-1

Lets say I have some variables that evaluate to either true or false:

firstValue = true
secondValue = false
thirdValue = true

And I put them in a list:

def list = [firstValue, secondValue, thirdValue]

I want to iterate through the list and check if each value returns true or false, if the value is true I want to be able to print the name i.e. firstValue

for (item in list){
    if (item == true){
        println("${item} is true")
    }
}

This is just printing "true is true"

sirius78m
  • 3
  • 1
  • 1
    Maybe just use a dict? – Meh Jun 14 '23 at 15:52
  • You might find this useful [How do I create variable variables?](https://stackoverflow.com/questions/1373164/how-do-i-create-variable-variables) – JonSG Jun 14 '23 at 15:58
  • you didn't put *variables* into a list. Lists, and other container types, contain **objects**. not *variables*. Variables are not objects. Objects don't retain any information about the names of any variables that might be referencing them. If *you want to associate a string object with some other object, then you have to write code that does that*. A typical approach might be to use a dictionary, or to use a tuple – juanpa.arrivillaga Jun 14 '23 at 16:15
  • why is this tagged with Python *and* Groovy? – juanpa.arrivillaga Jun 14 '23 at 16:17

2 Answers2

0

Your list only holds the values (true/false), so it's 'hard' to get the key back.
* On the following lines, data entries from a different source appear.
[config.mk]
export PLATFORM = sky130hd
export DESIGN_NAME = clock_divider_multi
export DESIGN_NICKNAME = d
export VERILOG_FILES = /design/src/rtl/clkdiv_pkg.sv /design/src/rtl/clkdiv_channel.sv /design/src/rtl/clock_divider_multi.sv
export SDC_FILE = /design/constraint.sdc
export NUM_CORES = 1
export LEC_CHECK = 0
export CAP_MARGIN = 20
export CORE_MARGIN = 2
export CORE_UTILIZATION = 45
export DETAILED_ROUTE_END_ITERATION = 12
export GPL_TIMING_DRIVEN = 0
export PLACE_DENSITY_LB_ADDON = 0.05
export SLEW_MARGIN = 20
export SYNTH_ARGS = -nofsm -noshare
export SYNTH_HDL_FRONTEND = slang
export SYNTH_SLANG_ARGS = --single-unit
[constraint.sdc]
create_clock -name i_clk -period 7.4 [get_ports i_clk]
set_input_delay 1.48 -clock i_clk [delete_from_list [all_inputs] [get_ports i_clk]]
set_output_delay 1.48 -clock i_clk [all_outputs]
set_load 0.01 [all_outputs]
[src/rtl/clkdiv_pkg.sv]
// clkdiv_pkg: shared widths, defaults and the divide-value rule for the multi-channel clock divider.
package clkdiv_pkg;

    localparam int CLKDIV_CNT_W       = 32;
    localparam int CLKDIV_DIV_DEFAULT = 50_000;

    typedef logic [CLKDIV_CNT_W-1:0] cnt_t;

    // A programmed half-period of zero behaves like one: tick every cycle.
    function automatic cnt_t div_eff(input cnt_t div);
        return (div == '0) ? cnt_t'(1) : div;
    endfunction

endpackage

[src/rtl/clkdiv_channel.sv]
// clkdiv_channel: one programmable divider channel (counter, active/pending divide, tick, square wave).
// Optional phase-align strobe enabled by defining CLKDIV_SYNC_EN; CNT_W must not exceed the package width.
module clkdiv_channel #(
    parameter int CNT_W       = clkdiv_pkg::CLKDIV_CNT_W,
    parameter int DIV_DEFAULT = clkdiv_pkg::CLKDIV_DIV_DEFAULT
) (
    input  logic             i_clk,
    input  logic             i_reset_n,
    input  logic             i_en,
    input  logic             i_load,
    input  logic [CNT_W-1:0] i_load_div,
    input  logic             i_sync,
    output logic             o_tick,
    output logic             o_clk
);
    import clkdiv_pkg::*;

    logic [CNT_W-1:0] cnt_q, cnt_d, div_q, div_d, pend_q, pend_d, lim;
    logic             pend_vld_q, pend_vld_d, tick_q, tick_d, clk_q, clk_d, tc;

    assign lim    = CNT_W'(div_eff(cnt_t'(div_q))) - CNT_W'(1);
    assign tc     = i_en && (cnt_q == lim);
    assign o_tick = tick_q;
    assign o_clk  = clk_q;

`ifndef CLKDIV_SYNC_EN
    logic unused_sync;
    assign unused_sync = i_sync;
`endif

    // Next state: count/terminal, load into pending or bypass at terminal, apply pending when idle.
    always_comb begin
        cnt_d      = cnt_q;
        div_d      = div_q;
        pend_d     = pend_q;
        pend_vld_d = pend_vld_q;
        tick_d     = 1'b0;
        clk_d      = clk_q;
        if (i_en) begin
            cnt_d  = tc ? '0 : cnt_q + CNT_W'(1);
            tick_d = tc;
            clk_d  = clk_q ^ tc;
            if (tc && (i_load || pend_vld_q)) begin
                div_d      = i_load ? i_load_div : pend_q;
                pend_vld_d = 1'b0;
            end else if (i_load) begin
                pend_d     = i_load_div;
                pend_vld_d = 1'b1;
            end
        end else begin
            if (pend_vld_q) begin
                div_d      = pend_q;
                pend_vld_d = 1'b0;
                cnt_d      = '0;
            end
            if (i_load) begin
                pend_d     = i_load_div;
                pend_vld_d = 1'b1;
            end
        end
`ifdef CLKDIV_SYNC_EN
        if (i_sync) begin
            cnt_d      = '0;
            clk_d      = 1'b0;
            tick_d     = 1'b0;
            div_d      = div_q;
            pend_d     = i_load ? i_load_div : pend_q;
            pend_vld_d = pend_vld_q | i_load;
        end
`endif
    end

    // Channel state registers, cleared asynchronously.
    always_ff @(posedge i_clk or negedge i_reset_n) begin
        if (!i_reset_n) begin
            cnt_q      <= '0;
            div_q      <= CNT_W'(DIV_DEFAULT);
            pend_q     <= CNT_W'(DIV_DEFAULT);
            pend_vld_q <= 1'b0;
            tick_q     <= 1'b0;
            clk_q      <= 1'b0;
        end else begin
            cnt_q      <= cnt_d;
            div_q      <= div_d;
            pend_q     <= pend_d;
            pend_vld_q <= pend_vld_d;
            tick_q     <= tick_d;
            clk_q      <= clk_d;
        end
    end

endmodule

[src/rtl/clock_divider_multi.sv]
// clock_divider_multi: N_CH runtime-programmable clock dividers with tick and 50%-duty outputs.
// Phase-align strobe i_sync is honoured only when CLKDIV_SYNC_EN is defined.
module clock_divider_multi #(
    parameter  int N_CH        = 4,
    parameter  int CNT_W       = clkdiv_pkg::CLKDIV_CNT_W,
    parameter  int DIV_DEFAULT = clkdiv_pkg::CLKDIV_DIV_DEFAULT,
    localparam int CH_W        = (N_CH > 1) ? $clog2(N_CH) : 1
) (
    input  logic             i_clk,
    input  logic             i_reset_n,
    input  logic [N_CH-1:0]  i_en,
    input  logic             i_load,
    input  logic [CH_W-1:0]  i_load_ch,
    input  logic [CNT_W-1:0] i_load_div,
    input  logic             i_sync,
    output logic             o_load_ack,
    output logic [N_CH-1:0]  o_tick,
    output logic [N_CH-1:0]  o_clk
);

    logic load_ok, load_ack_q, load_ack_d;

    assign load_ok    = i_load && (int'(i_load_ch) < N_CH);
    assign load_ack_d = load_ok;
    assign o_load_ack = load_ack_q;

    for (genvar c = 0; c < N_CH; c++) begin : g_ch
        clkdiv_channel #(
            .CNT_W       (CNT_W),
            .DIV_DEFAULT (DIV_DEFAULT)
        ) u_ch (
            .i_clk      (i_clk),
            .i_reset_n  (i_reset_n),
            .i_en       (i_en[c]),
            .i_load     (load_ok && (i_load_ch == CH_W'(c))),
            .i_load_div (i_load_div),
            .i_sync     (i_sync),
            .o_tick     (o_tick[c]),
            .o_clk      (o_clk[c])
        );
    end

    // Acknowledge an in-range load one cycle after it is taken.
    always_ff @(posedge i_clk or negedge i_reset_n) begin
        if (!i_reset_n) load_ack_q <= 1'b0;
        else            load_ack_q <= load_ack_d;
    end

endmodule

==> results of run 1 <==
-- per-layer routing --
metal | vias up | global-route usage | wire, um
met5 | - | 0 | 0
met4 | 0 | 0.0872 | 2220
met3 | 121 | 0.0322 | 2700
met2 | 444 | 0.423 | 33400
met1 | 10100 | 0.363 | 34400
li1 | 9875 | - | -
-- report_power, final --
part	switching (uW)	internal, uW	leakage (uW)
logic	1070	831	0.00490
clock network	935	1300	0.000729
registers	370	2560	0.00489
-- registers in the layout, summed over array words and instances, names as in the netlist --
| signal | flops |
|---|---|
| g_ch.u_ch.div_q | 128 |
| g_ch.u_ch.pend_q | 128 |
| g_ch.u_ch.pend_vld_q | 4 |
| g_ch.u_ch.o_tick | 4 |
| o_load_ack | 1 |
| g_ch.u_ch.cnt_q | 128 |
| g_ch.u_ch.o_clk | 4 |
-- final cells by class --
class,instances,share of cell area
Buffer,193,0.0322
Sequential cell,397,0.369
Clock inverter,15,0.00406
Inverter,40,0.00554
Multi-Input combinational cell,1930,0.486
Clock buffer,67,0.0498
Timing Repair Buffer,53,0.0223
Tap cell,688,0.0317
-- final timing paths --
check / startpoint / slack (ns) / end / depth (start not counted)
min in group asynchronous: i_reset_n / 0.77 / g_ch[0].u_ch.cnt_q[3] / 1
worst min-delay path: g_ch[2].u_ch.o_clk / 0.47 / g_ch[2].u_ch.o_clk / 1
max in group asynchronous: i_reset_n / 5.36 / g_ch[1].u_ch.div_q[4] / 3
worst max register to register: g_ch[1].u_ch.div_q[25] / 0.66 / g_ch[1].u_ch.div_q[11] / 16
worst max-delay path: g_ch[1].u_ch.div_q[25] / 0.66 / g_ch[1].u_ch.div_q[11] / 16
worst min register to register: g_ch[2].u_ch.o_clk / 0.47 / g_ch[2].u_ch.o_clk / 1
-- placed cells by master (no fill, tap or decap), drive strengths merged, types with 32 or more instances in the layout --
cell type      count
a21oi             83
a221o             32
a22oi             68
a2bb2oi           33
buf               58
clkbuf           207
clkdlybuf4s50     48
dfrtp            349
dfstp             48
inv               39
mux2             131
nand2            250
nand3            126
nand4             45
nor2             146
nor3              99
nor4              58
o21ai             70
o22ai             48
o2bb2ai           67
or3               41
or4               42
xnor2            112
xor2              72
-- stage by stage --
stage	hold WS (ns)	util	setup TNS, ns	instance area [um2]	total power, uW
final	0.467	0.513	0	27100	7060
after CTS	0.472	0.513	0	27100	7120
after floorplan	0.443	-	0	24200	4250
after detailed placement	0.461	0.485	0	25700	4840
after global routing	0.487	0.513	0	27100	7470
after global placement	0.456	0.483	-4765.21	25500	4800
-- worst max-delay path, cell delays in order, from the launching register on --
cell and delay, ns:
dfrtp_1 0.46, or4_1 0.62, or4_1 0.63, nor3_1 0.79, nor2_1 0.10, ha_1 0.23, buf_1 0.23, inv_1 0.20
nor3_1 0.08, o31ai_1 0.45, o2111ai_1 0.23, or4_1 0.47, or4_1 0.52, o21ai_1 0.58, clkbuf_1 0.59, buf_2 0.34
a2bb2oi_1 0.10
-- cell families after synthesis --
family                   share of synthesized area
AO/OA/AOI/OAI                                0.198
flip-flops                                   0.413
buffers and inverters                       0.0424
XOR/XNOR                                    0.0676
adder cells (fa/ha/maj)                    0.00414
AND/OR/NAND/NOR                              0.209
multiplexers                                0.0660
==> summary.md, run 1 <==
| Metric | Value |
|---|---|
| Vias in the first global route | 20,000 |
| Share of cells above drive strength 1 | 0.126 |
| Post-synth EDFFs | 0 |
| Tmin final | 6.74 ns |
| Drt wl/cell | 21.5 um |
| Hold Path Class | reg -> reg |
| Top_reg_cell synth | dfrtp_1 |
| Top-area cell type share of the netlist area | 0.361 |
| Tcrit/Tclk final | 0.911 |
| Async SR Flop Fraction | 1.00 |
| Io pins | 51 |
| Horiz. Die Dim | 236 um |
| Congestion Overflow GR | 0 |
| 1st-iter DRT viols | 1,366 |
| Clock slew at reported path FFs | 0.06 ns |
| CP startpoint kind | flop |
| GP Congestion | 0.926 |
| Drt pass-1 iters | 5 |
| Final cell count without fillers | 3,383 |
| Final WS setup | 0.657 ns |
| Total track usage | 0.261 |
| Commonest cells in the netlist | dfrtp_1 (349), nand2_1 (250), nor2_1 (146), clkbuf_1 (140), nand3_1 (126) |
| Post-DR vias/cell | 6.07 |
| Fin. max-slew vios | 0 |
| H-Tree Level Count | 2 |
| DPL Wire Length | 53,800 um |
| Clock latency on the worst-skew pair | 0.59 ns |
| Netlist cell types | 87 |
| Syn avg cell area | 9.44 um2 |
| DP Worst Slack | 0.746 ns |
| RSZ-0062 raised after global routing | false |
| Max cap viols | 0 |
| Area occupied by multi-input gates | 13,200 um2 |
| Largest net degree at the start of global routing | 101 |
| Most area-hungry cell type in the Yosys netlist | dfrtp_1 |
| Count leader, synth | dfrtp_1 |
| Clock buffer depth | 3 |
| Relative slew slack | 0.309 |
| Crit path capture type | flop |
| #FFs+latches synth | 397 |
| Antenna-violating nets left | 0 |
| Post-layout nets | 2,711 |
| Post-Synthesis Cells | 2,560 |
| Register area | 9990 um2 |
| Top cells by area, synth | dfrtp_1 (36%), dfstp_2 (5.2%), mux2_2 (4.7%) |
| Clock sink count | 397 |
| Worst EP required | 7.86 ns |
| Yosys warns | 0 |
| PwrDens | 260 nW/um2 |
| Cell count after placement | 3,301 |
| Core ar. | 52,900 um2 |
| Fillers | 4,946 |
| Std cell rows | 84 |
| Crit-path max FO | 10 |
| Area Overhead vs Synth | 12.2% |
| Crit Path Class | reg -> reg |
| Worst-margin pin slew | 1.03 ns |
| CTS buffer count | 46 |
| Antenna fix cells | 0 |
| Die Span Y | 236 um |
| Initial antenna violation count | 0 |
| Peak supply drop | 177 uV |
| Routed WL | 72,700 um |
| Die footprint | 55,600 um2 |
| Final Hold Fails | 0 |
| Outcome | complete, no violations |
| TritonCTS clock tree | built |
| Remaining DRCs | 0 |
| Port buffer count | 49 |
| Syn Std Cell Area | 24,200 um2 |
| Post-CTS setup buffers | 0 |
| First-pass GRT wire length | 115,000 um |
| Crit path DAT | 7.21 ns |
| Fmax | 148 MHz |
| CTS Root Cell | clkbuf_16 |
| Post-CTS Resized | 0 |
| Register area share after synthesis | 0.413 |
| Cts hold-fix bufs | 0 |
| Clock skew | 0.0142 ns |
| Setup Viol. Count Final | 0 |
| Leakage | 0.0105 uW |
| Via count | 20,500 |
| Post-synth net total | 2,610 |
| Initial core utilization | 0.457 |
Power figures use the tool's default switching activity.
==> run 2, diff against run 1 <==
- GPL_ROUTABILITY_DRIVEN: unset -> 0
==> run 2 against run 1 <==
Via count grew 1.8%; clock power rose by 7%; cell count grew 0.12%; design area up 0.48%; worst hold slack gained 0.0024 ns; clock-buffer cell count is 5 higher; clock skew fell by 0.0013 ns; combinational power about the same; first-iteration DRC count is 15% higher; critical path depth did not move.
==> summary.md, run 2 (synthesized netlist as in run 1, its figures left out) <==
| Metric | Value |
|---|---|
| Initial antenna violation count | 0 (unchanged) |
| TNS Setup | 0 ns (unchanged) |
| CP startpoint kind | flop |
| Crit Path Class | reg -> reg |
| Crit-path max FO | 10 (unchanged) |
| Most frequent cells in the layout | dfrtp_1 (349), nand2_1 (250), clkbuf_1 (151) |
| Die footprint | 55,600 um2 (unchanged) |
| Vias in the first global route | 20,300 (+1.7%) |
| Hold Path Class | reg -> reg |
| Port buffer count | 49 (unchanged) |
| Final cell count without fillers | 3,387 (+0.12%) |
| DPL Wire Length | 52,100 um (-3.2%) |
| Area Overhead vs Synth | 12.7% |
| Largest net degree at the start of global routing | 90 (-11%) |
| Final WS setup | 0.723 ns (+0.0659 ns) |
| TritonCTS clock tree | built |
| Post-DR vias/cell | 6.17 (+1.7%) |
| Tcrit/Tclk final | 0.902 (-0.00891) |
| Drt wl/cell | 21.1 um (-1.8%) |
| Drt pass-1 iters | 5 (unchanged) |
| Congestion Overflow GR | 0 (unchanged) |
| Initial core utilization | 0.457 (unchanged) |
| Std cell rows | 84 (unchanged) |
| Leakage | 0.0106 uW (+0.47%) |
| Horiz. Die Dim | 236 um (unchanged) |
| Via count | 20,900 (+1.8%) |
| Fmax | 150 MHz (+0.99%) |
| First-pass GRT wire length | 114,000 um (-0.95%) |
| Die Span Y | 236 um (unchanged) |
| Hold WS | 0.469 ns (+0.00242 ns) |
| Clock slew at reported path FFs | 0.06 ns (about the same) |
| Antenna-violating nets left | 0 (unchanged) |
| Clock buffer depth | 3 (unchanged) |
| Peak supply drop | 166 uV (-6.1%) |
| Relative slew slack | 0.319 (+0.00993) |
| Fin util | 0.515 (+0.00246) |
| Cell count after placement | 3,301 (unchanged) |
| Total track usage | 0.255 (-0.00625) |
| Setup Viol. Count Final | 0 (unchanged) |
| Remaining DRCs | 0 (unchanged) |
| Io pins | 51 (unchanged) |
| 1st-iter DRT viols | 1,575 (+15%) |
| Outcome | complete, no violations |
| Clock skew | 0.0128 ns (-0.00134 ns) |
| Share of cells above drive strength 1 | 0.127 (+0.00130) |
| CTS Root Cell | clkbuf_16 |
| Cts hold-fix bufs | 0 (unchanged) |
| Post-CTS setup buffers | 0 (unchanged) |
| Max cap viols | 0 (unchanged) |
| Tmin final | 6.68 ns (-0.0659 ns) |
| Post-layout nets | 2,711 (unchanged) |
| Fin. max-slew vios | 0 (unchanged) |
| Final Hold Fails | 0 (unchanged) |
| Commonest non-fill, non-tap cell in the layout | dfrtp_1 |
| CTS buffer count | 46 (unchanged) |
| Crit path DAT | 7.13 ns (-0.08 ns) |
| H-Tree Level Count | 2 (unchanged) |
| Worst-margin pin slew | 1.01 ns (-0.0148 ns) |
| Antenna fix cells | 0 (unchanged) |
| Worst EP required | 7.86 ns (about the same) |
| Clock sink count | 397 (unchanged) |
| Clock latency on the worst-skew pair | 0.59 ns (about the same) |
| PwrDens | 265 nW/um2 (+1.7%) |
| Top Registers | g_ch.u_ch.cnt_q (128), g_ch.u_ch.div_q (128), g_ch.u_ch.pend_q (128) |
| DP Worst Slack | 0.893 ns (+0.146 ns) |
| Crit path capture type | flop |
| Routed WL | 71,500 um (-1.7%) |
| Post-CTS Resized | 0 (unchanged) |
| Core ar. | 52,900 um2 (unchanged) |
| RSZ-0062 raised after global routing | false |
run 2: cell count changes in the layout (fill, tap and decap cells not counted), moves of 2 or more:
cell	before	now
clkinv_2	11	8
clkinvlp_4	1	3
bufinv_16	1	3
clkbuf_16	47	49
clkbuf_8	10	12
run 2: power breakdown:
group	total (uW)	switching [uW]	internal, uW
clock network	2390	958	1430
logic	1890	1060	832
registers	2930	373	2560
total	7210	2390	4820
run 2: per-stage QoR:
stage | total power [uW] | instance area [um2]
after global placement | 4760 | 25500
final | 7210 | 27200
after global routing | 7590 | 27200
after floorplan | 4250 | 24200
after detailed placement | 4820 | 25700
after CTS | 7250 | 27200
run 2: layout make-up:
cell class,instances,area (um2)
multi-input cells,1930,13200
plain buffers,193,875
well taps,688,861
inverters,40,150
clock buffers,72,1430
flip-flops and latches,397,9990
clock inverters,14,153
repair buffers,53,606
fillers,4833,25600
run 2: critical path: stages (launching register included):
cell and delay, ns:
dfrtp_1 0.46, or4_1 0.63, or4_1 0.65, nor3_1 0.81, nor2_1 0.09, ha_1 0.23, buf_1 0.23, inv_1 0.18
nor3_1 0.08, o31ai_1 0.43, o2111ai_1 0.22, or4_1 0.45, or4_1 0.51, o21ai_1 0.57, clkbuf_1 0.56, buf_2 0.34
a2bb2oi_1 0.10
run 2: final timing paths:
| kind | startpoint | to | slack [ns] | depth (start not counted) |
|---|---|---|---|---|
| setup / recovery | g_ch[1].u_ch.div_q[25] | g_ch[1].u_ch.div_q[11] | 0.72 | 16 |
| hold / removal | g_ch[3].u_ch.o_clk | g_ch[3].u_ch.o_clk | 0.47 | 1 |
| setup reg to reg | g_ch[1].u_ch.div_q[25] | g_ch[1].u_ch.div_q[11] | 0.72 | 16 |
| hold reg to reg | g_ch[3].u_ch.o_clk | g_ch[3].u_ch.o_clk | 0.47 | 1 |
| max in group asynchronous | i_reset_n | g_ch[1].u_ch.div_q[14] | 4.49 | 5 |
| min in group asynchronous | i_reset_n | g_ch[0].u_ch.cnt_q[2] | 0.84 | 1 |
run 2: per-layer routing:
metal	wire length (um)	track usage	share of wire
met1	33200	0.354	0.46
met2	33000	0.414	0.46
met4	2350	0.0923	0.033
met3	2960	0.0254	0.041
met5	0	0	0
Consider using a dictionary, which holds some keys that you can iterate to show both the key and value

data = {
    "firstValue": True,
    "secondValue": False,
    "thirdValue": True
}

for key, value in data.items():
    if value:
        print(key, "is true")
firstValue is true
thirdValue is true
Try it online!

If you really need a separate list of keys, you can use the following instead of calling items()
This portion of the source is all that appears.